Correct response: therapeutic touch. Explanation: Therapeutic touch uses energy fields that surround and penetrate the human body with the conscious intent to help or heal. Herbal medicine includes oral or topical supplements. Traditional Chinese medicine uses the balance of yin and yang.

A terminally ill client in hospice care is experiencing nausea and vomiting because of a partial bowel obstruction. To respect the client's wishes for palliative care, what can the nurse recommend that the client use?

Correct response: a clear liquid diet Explanation: The use of diet modification is a conservative approach to treat the terminally ill or hospice clients who have nausea and vomiting related to bowel obstruction. Osmotic laxatives would be harder for the client to tolerate. An NG tube is more aggressive and invasive. IV antiemetics are also invasive. The hospice philosophy involves comfort and palliative care for the terminally ill.

A registered nurse and an unlicensed assistive personnel (UAP) are caring for a group of clients. Which client's care will the nurse safely delegate to the UAP?

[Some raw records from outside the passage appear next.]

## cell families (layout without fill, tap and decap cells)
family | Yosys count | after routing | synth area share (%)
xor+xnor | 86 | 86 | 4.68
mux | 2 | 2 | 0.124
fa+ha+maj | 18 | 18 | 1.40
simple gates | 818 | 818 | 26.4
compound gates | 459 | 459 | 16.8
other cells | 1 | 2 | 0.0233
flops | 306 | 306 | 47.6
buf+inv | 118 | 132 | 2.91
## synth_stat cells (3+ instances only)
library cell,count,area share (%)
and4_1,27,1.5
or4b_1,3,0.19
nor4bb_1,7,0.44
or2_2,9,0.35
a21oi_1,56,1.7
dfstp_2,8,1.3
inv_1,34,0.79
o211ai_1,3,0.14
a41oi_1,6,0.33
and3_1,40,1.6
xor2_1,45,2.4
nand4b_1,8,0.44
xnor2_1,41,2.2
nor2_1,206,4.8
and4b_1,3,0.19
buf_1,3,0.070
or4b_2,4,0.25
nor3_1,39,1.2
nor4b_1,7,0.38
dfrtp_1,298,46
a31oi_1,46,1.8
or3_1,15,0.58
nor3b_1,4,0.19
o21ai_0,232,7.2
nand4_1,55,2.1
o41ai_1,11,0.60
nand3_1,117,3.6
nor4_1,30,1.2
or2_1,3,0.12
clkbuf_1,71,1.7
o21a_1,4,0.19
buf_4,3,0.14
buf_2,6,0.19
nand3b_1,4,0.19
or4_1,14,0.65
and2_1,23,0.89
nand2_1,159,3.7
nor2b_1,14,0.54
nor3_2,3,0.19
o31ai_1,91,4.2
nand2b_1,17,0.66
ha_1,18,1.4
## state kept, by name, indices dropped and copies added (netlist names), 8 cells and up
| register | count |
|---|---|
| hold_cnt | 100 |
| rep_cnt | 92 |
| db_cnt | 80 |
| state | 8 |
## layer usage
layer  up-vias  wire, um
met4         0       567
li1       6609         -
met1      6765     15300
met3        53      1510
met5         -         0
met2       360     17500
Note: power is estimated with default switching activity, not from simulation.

Correct response: a client diagnosed with renal calculi who is encouraged to ambulate four times daily Explanation: The ambulation of the client diagnosed with renal calculi may safely be delegated to the UAP. The registered nurse should care for the clients with a suprapubic catheter draining burgundy-colored urine. The client returning from anesthesia unit requires assessment, and assessment is not within the scope of practice for the UAP. The UAP would also not be permitted to perform bladder irrigation.

A registered nurse (RN) is assigning tasks to a licensed practical nurse (LPN) and an unlicensed assistive personnel (UAP) on the client care team. Which task is restricted in terms of which care team member it could be delegated to? Select all that apply.

Correct response: administering oral pain medication to a postoperative client assessing a client who just returned from cardiac catheterization taking the health history of a newly admitted client Explanation: Although RNs perform many tasks that overlap with those of other caregivers, the RN has a specific role within the nursing process. The RN may not delegate assessment of new or unstable clients. During the assessment step of the nursing process, the RN obtains the client's health history, measures vital signs, and performs a physical examination to gather data for use in formulating corresponding nursing diagnoses. In addition, the RN cannnot delegate administration of medications to the UAP. Assisting a client to the bathroom and providing oral care could be performed by any of these three care team members.